Raising the bar: outcomes in athletes after ACL injury and reconstruction
Date
2016
Authors
Journal Title
Journal ISSN
Volume Title
Publisher
University of Delaware
Abstract
Anterior cruciate ligament (ACL) injury is a transformative and demoralizing
knee injury commonly affecting athletes who participate in activities where jumping,
cutting, and pivoting maneuvers are frequently used. Emerging outcomes research
suggests recovery after ACL injury is more vexed than previously thought. Many
athletes continue to experience less than normal knee function despite modern
advances in arthroscopic surgical technology, various graft options, and the
development of rehabilitation standards. Merely reconstructing the ligamentous tear
does not guarantee return to previous level of function, return to previous activity or
activity level, and does not prevent post-traumatic osteoarthritis development. ☐ While factors such as age, sex, body mass index (BMI), graft type,
concomitant injury, and surgical variables are associated with altered outcomes; these
factors are non-modifiable to rehabilitation professionals.
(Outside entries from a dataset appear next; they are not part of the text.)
Context: an optimization exercise on an open-source flow, tuned for small area. The choices shown serve that exercise and are no tape-out recipe.
Function was checked by simulation only, so behaviour that the tests miss may differ from the original.
Power figures rest on the tool's default switching activity, not on a simulated workload.

==> flow/design.v <==
`timescale 1ns/1ps
module ascii_to_morse_code
    (
        input wire [7:0] ascii_i,  
        output reg [6:0] code_o    
    );
    always @* begin
        casez (ascii_i)
            8'b01?00001: code_o = 7'b0000101;  
            8'b01?00010: code_o = 7'b0011110;  
            8'b01?00011: code_o = 7'b0011010;  
            8'b01?00100: code_o = 7'b0001110;  
            8'b01?00101: code_o = 7'b0000011;  
            8'b01?00110: code_o = 7'b0011011;  
            8'b01?00111: code_o = 7'b0001100;  
            8'b01?01000: code_o = 7'b0011111;  
            8'b01?01001: code_o = 7'b0000111;  
            8'b01?01010: code_o = 7'b0010001;  
            8'b01?01011: code_o = 7'b0001010;  
            8'b01?01100: code_o = 7'b0011101;  
            8'b01?01101: code_o = 7'b0000100;  
            8'b01?01110: code_o = 7'b0000110;  
            8'b01?01111: code_o = 7'b0001000;  
            8'b01?10000: code_o = 7'b0011001;  
            8'b01?10001: code_o = 7'b0010100;  
            8'b01?10010: code_o = 7'b0001101;  
            8'b01?10011: code_o = 7'b0001111;  
            8'b01?10100: code_o = 7'b0000010;  
            8'b01?10101: code_o = 7'b0001011;  
            8'b01?10110: code_o = 7'b0010111;  
            8'b01?10111: code_o = 7'b0001001;  
            8'b01?11000: code_o = 7'b0010110;  
            8'b01?11001: code_o = 7'b0010010;  
            8'b01?11010: code_o = 7'b0011100;  
            8'b00110000: code_o = 7'b0100000;  
            8'b00110001: code_o = 7'b0100001;  
            8'b00110010: code_o = 7'b0100011;  
            8'b00110011: code_o = 7'b0100111;  
            8'b00110100: code_o = 7'b0101111;  
            8'b00110101: code_o = 7'b0111111;  
            8'b00110110: code_o = 7'b0111110;  
            8'b00110111: code_o = 7'b0111100;  
            8'b00111000: code_o = 7'b0111000;  
            8'b00111001: code_o = 7'b0110000;  
            8'b00101110: code_o = 7'b1010101;  
            8'b00101100: code_o = 7'b1001100;  
            8'b00111111: code_o = 7'b1110011;  
            8'b00100111: code_o = 7'b1100001;  
            8'b00101111: code_o = 7'b0110110;  
            8'b00101000: code_o = 7'b0110010;  
            8'b00101001: code_o = 7'b1010010;  
            8'b00111010: code_o = 7'b1111000;  
            8'b00111101: code_o = 7'b0101110;  
            8'b00101011: code_o = 7'b0110101;  
            8'b00101101: code_o = 7'b1011110;  
            8'b00100010: code_o = 7'b1101101;  
            8'b01000000: code_o = 7'b1101001;  
            default:      code_o = 7'b0000000;  
        endcase
    end
endmodule
`timescale 1ns/1ps
module morse_generator
    (
        input wire clk_i,          
        input wire reset_i,        
        input wire [7:0] ascii_i,  
        input wire en_i,           
        output wire morse_o        
    );
    localparam [15:0] SEED = 16'h300c;
    localparam [15:0] T1 = 16'h66ec;  
    localparam [15:0] T3 = 16'hee4c;  
    localparam [15:0] T7 = 16'hee6c;  
    localparam [1:0] IDLE = 2'b00, ON = 2'b01, OFF = 2'b10, DONE = 2'b11;
    reg [1:0] state;
    reg [6:0] m;
    reg [15:0] cnt;
    wire [6:0] code;
    ascii_to_morse_code ascii_to_morse (.ascii_i(ascii_i), .code_o(code));
    wire word = ~(|m);           
    wire last = ~(|m[6:1]);      
    wire finish = (state == ON)  ? (m[0] ? (cnt == T1) : (cnt == T3)) :
                  (state == OFF) ? (word ? (cnt == T7) : (cnt == T1)) : 1'b0;
    assign morse_o = (state == ON);
    always @(posedge clk_i) begin
        if (state == IDLE || state == DONE || finish) cnt <= SEED;
        else cnt <= {cnt[14:0], cnt[15] ^ cnt[6]};
        if (state == IDLE) m <= (ascii_i == 8'h20) ? 7'd0 : code;
        else if (state == ON && finish) m <= {1'b0, m[6:1]};
    end
    always @(posedge clk_i or posedge reset_i) begin
        if (reset_i) begin
            state <= IDLE;
        end else begin
            case (state)
                IDLE: if (en_i) begin
                    if (ascii_i == 8'h20) state <= OFF;
                    else if (|code) state <= ON;
                end
                ON:   if (finish) state <= OFF;
                OFF:  if (finish) state <= last ? DONE : ON;
                DONE: if (!en_i) state <= IDLE;
            endcase
        end
    end
endmodule
`timescale 1ns/1ps
module baud_generator
    (
        input wire clk_i,    
        input wire reset_i,  
        output wire tick_o   
    );
    localparam [9:0] SEED = 10'h3e6;  
    localparam [9:0] LAST = 10'h1f3;  
    reg [9:0] s;
    assign tick_o = (s == LAST);
    always @(posedge clk_i, posedge reset_i) begin
        if (reset_i) s <= SEED;
        else         s <= {s[8:0], s[9] ^ s[6] ^ tick_o};
    end
endmodule
`timescale 1ns/1ps
module fifo
    (
        input wire clk_i,            
        input wire reset_i,          
        input wire read_i,           
        input wire write_i,          
        input wire [7:0] wdata_i,    
        input wire [2:0] rbit_i,     
        output wire rbit_o,          
        output reg empty_o,          
        output reg full_o            
    );
    reg [7:0] buffer [0:7];
    reg [2:0] wptr, rptr;
    wire [7:0] head = buffer[rptr];
    assign rbit_o = head[rbit_i];
    wire [2:0] wptr_next = wptr + 3'd1;
    wire [2:0] rptr_next = rptr + 3'd1;
    always @(posedge clk_i) begin
        if (write_i) buffer[wptr] <= wdata_i;
    end
    always @(posedge clk_i, posedge reset_i) begin
        if (reset_i) begin
            wptr <= 3'd0;
            rptr <= 3'd0;
            full_o <= 1'b0;
            empty_o <= 1'b1;
        end else begin
            if (write_i) wptr <= wptr_next;
            if (read_i)  rptr <= rptr_next;
            if (write_i & ~read_i) begin
                empty_o <= 1'b0;
                full_o <= (wptr_next == rptr);
            end else if (read_i & ~write_i) begin
                full_o <= 1'b0;
                empty_o <= (rptr_next == wptr);
            end
        end
    end
endmodule
`timescale 1ns/1ps
module uart_receiver
    (
        input wire clk_i,         
        input wire reset_i,       
        input wire rx_i,          
        input wire baud_i,        
        output wire rx_done_o,    
        output reg [7:0] data_o   
    );
    reg [7:0] c;
    wire idle = c[7] & c[5];                     
    wire last = baud_i & (&c[3:0]);              
    wire data_slot = (~c[7] & (|c[6:4])) | (c[7] & ~c[4]);  
    assign rx_done_o = last & c[7] & c[4];       
    always @(posedge clk_i, posedge reset_i) begin
        if (reset_i) begin
            c <= 8'ha0;
            data_o <= 8'h00;
        end else begin
            if (idle) begin
                if (~rx_i) c <= 8'h08;
            end else if (baud_i) begin
                c <= c + 8'd1;
            end
            if (last & data_slot)
                data_o <= {rx_i, data_o[7:1]};
        end
    end
endmodule
`timescale 1ns/1ps
module uart_transmitter
    (
        input wire clk_i,           
        input wire reset_i,         
        input wire tx_start_i,      
        input wire baud_i,          
        output wire [2:0] bit_o,    
        input wire bit_i,           
        output wire tx_done_o,      
        output reg tx_o             
    );
    reg [7:0] c;
    wire idle = c[7] & c[5];                     
    wire start = ~(|c[7:4]);                     
    wire stop = c[7] & c[4];                     
    assign bit_o = c[6:4] - 3'd1;                
    assign tx_done_o = baud_i & stop & (&c[3:0]);
    always @(posedge clk_i, posedge reset_i) begin
        if (reset_i) begin
            c <= 8'ha0;
            tx_o <= 1'b0;
        end else begin
            if (idle) begin
                if (tx_start_i) c <= 8'h00;
            end else if (baud_i) begin
                c <= c + 8'd1;
            end
            tx_o <= (idle | stop) ? 1'b1 : (start ? 1'b0 : bit_i);
        end
    end
endmodule
`timescale 1ns/1ps
module uart_echo
    (
        input wire clk_i,              
        input wire reset_i,            
        input wire rx_i,               
        output wire tx_o,              
        output wire [7:0] rx_data_o,   
        output wire rx_done_o          
    );
    wire baud, tx_done, empty, full, rbit;
    wire [2:0] rbit_sel;
    reg tx_start;
    wire fifo_write = rx_done_o & ~full;
    wire fifo_read = tx_done & ~empty;
    baud_generator baud_gen (
        .clk_i(clk_i), .reset_i(reset_i), .tick_o(baud)
    );
    uart_receiver uart_rx (
        .clk_i(clk_i), .reset_i(reset_i), .rx_i(rx_i), .baud_i(baud),
        .rx_done_o(rx_done_o), .data_o(rx_data_o)
    );
    fifo fifo_rx (
        .clk_i(clk_i), .reset_i(reset_i), .read_i(fifo_read), .write_i(fifo_write),
        .wdata_i(rx_data_o), .rbit_i(rbit_sel), .rbit_o(rbit),
        .empty_o(empty), .full_o(full)
    );
    uart_transmitter uart_tx (
        .clk_i(clk_i), .reset_i(reset_i), .tx_start_i(tx_start), .baud_i(baud),
        .bit_o(rbit_sel), .bit_i(rbit), .tx_done_o(tx_done), .tx_o(tx_o)
    );
    always @(posedge clk_i, posedge reset_i) begin
        if (reset_i)         tx_start <= 1'b0;
        else if (fifo_write) tx_start <= 1'b1;
        else if (tx_done)    tx_start <= 1'b0;
    end
endmodule
`timescale 1ns/1ps
module seven_seg_controller
    (
        input wire clk_i,          
        input wire reset_i,        
        input wire [7:0] data_i,   
        output reg [6:0] segs_o,   
        output reg [3:0] anodes_o  
    );
    localparam [14:0] LAST = 15'h46c5;  
    reg [14:0] s;
    reg [3:0] digit_val;
    wire step = (s == LAST);
    wire [3:0] anodes_next = step ? {anodes_o[2:0], anodes_o[3] & ~(&anodes_o[2:0])} : anodes_o;
    always @(posedge clk_i or posedge reset_i) begin
        if (reset_i) begin
            s <= LAST;
            anodes_o <= 4'b1111;
            digit_val <= 4'h0;
        end else begin
            s <= {s[13:0], s[14] ^ s[13] ^ step};
            anodes_o <= anodes_next;
            digit_val <= ~anodes_next[0] ? data_i[3:0] :
                         ~anodes_next[1] ? data_i[7:4] : 4'h0;
        end
    end
    always @* begin
        case (digit_val)
            4'h0:    segs_o = 7'b1000000;
            4'h1:    segs_o = 7'b1111001;
            4'h2:    segs_o = 7'b0100100;
            4'h3:    segs_o = 7'b0110000;
            4'h4:    segs_o = 7'b0011001;
            4'h5:    segs_o = 7'b0010010;
            4'h6:    segs_o = 7'b0000010;
            4'h7:    segs_o = 7'b1111000;
            4'h8:    segs_o = 7'b0000000;
            4'h9:    segs_o = 7'b0010000;
            4'hA:    segs_o = 7'b0001000;
            4'hB:    segs_o = 7'b0000011;
            4'hC:    segs_o = 7'b1000110;
            4'hD:    segs_o = 7'b0100001;
            4'hE:    segs_o = 7'b0000110;
            4'hF:    segs_o = 7'b0001110;
        endcase
    end
endmodule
Establishing modifiable
factors associated with outcomes after ACL injury and ACLR can lead to the potential
to impact standards of care and rehabilitation protocols to impede poor outcomes in
the future. Pre-operative rehabilitation has been shown to lead to improved outcomes
following ACLR. The addition of pre-operative milestones prior to undergoing ACLR
have been used to reduce negative outcomes, such as arthrofibrosis and quadriceps
strength weakness. ☐ The purpose of this work is to examine the effects of pre-operative
rehabilitation on improving outcomes 2 years after ACLR, examining pre- and early
post-operative modifiable factors that are related to 2 year outcomes, and explore
second injury rates and predictors in a cohort that underwent extended pre-operative
rehabilitation. ☐ Athletes with ACL injury who underwent ACLR served as subjects for this work. Athletes completed demographic, clinical, functional, and patient-reported
outcome measures before and after an extended program of pre-operative
rehabilitation. Subjects returned at 6 months and 24 months after reconstruction for
follow-up testing. Second injury rates and successful or unsuccessful outcomes
assessment was completed at 2 year follow-up. ☐ The addition of extended pre-operative training was associated with higher
functional outcome scores at 2 years after reconstruction. Besides improving
outcomes, waiting until completion of the extended pre-operative rehabilitation to
perform a screening battery resulted in a more robust prediction of function 2 years
after ACLR. Clinical and functional measures that are modifiable to rehabilitation
specialists successfully predicted 2 year function as well as successful or unsuccessful
outcome following ACLR. The benefits of additional rehabilitation and higher
standards are evident throughout this work. Raising the bar of pre-operative strength,
functional performance, and patient-reported outcome scores was associated with
higher functional scores 2 years after ACLR. This highlights the importance of
achieving higher clinical and functional standards before undergoing ACLR. In
addition, the need to achieve higher standards of function early after ACLR features
the importance of progressive post-operative protocols and utilizing objective
measures to identify those at increased risk of poorer outcomes or second ACL injury.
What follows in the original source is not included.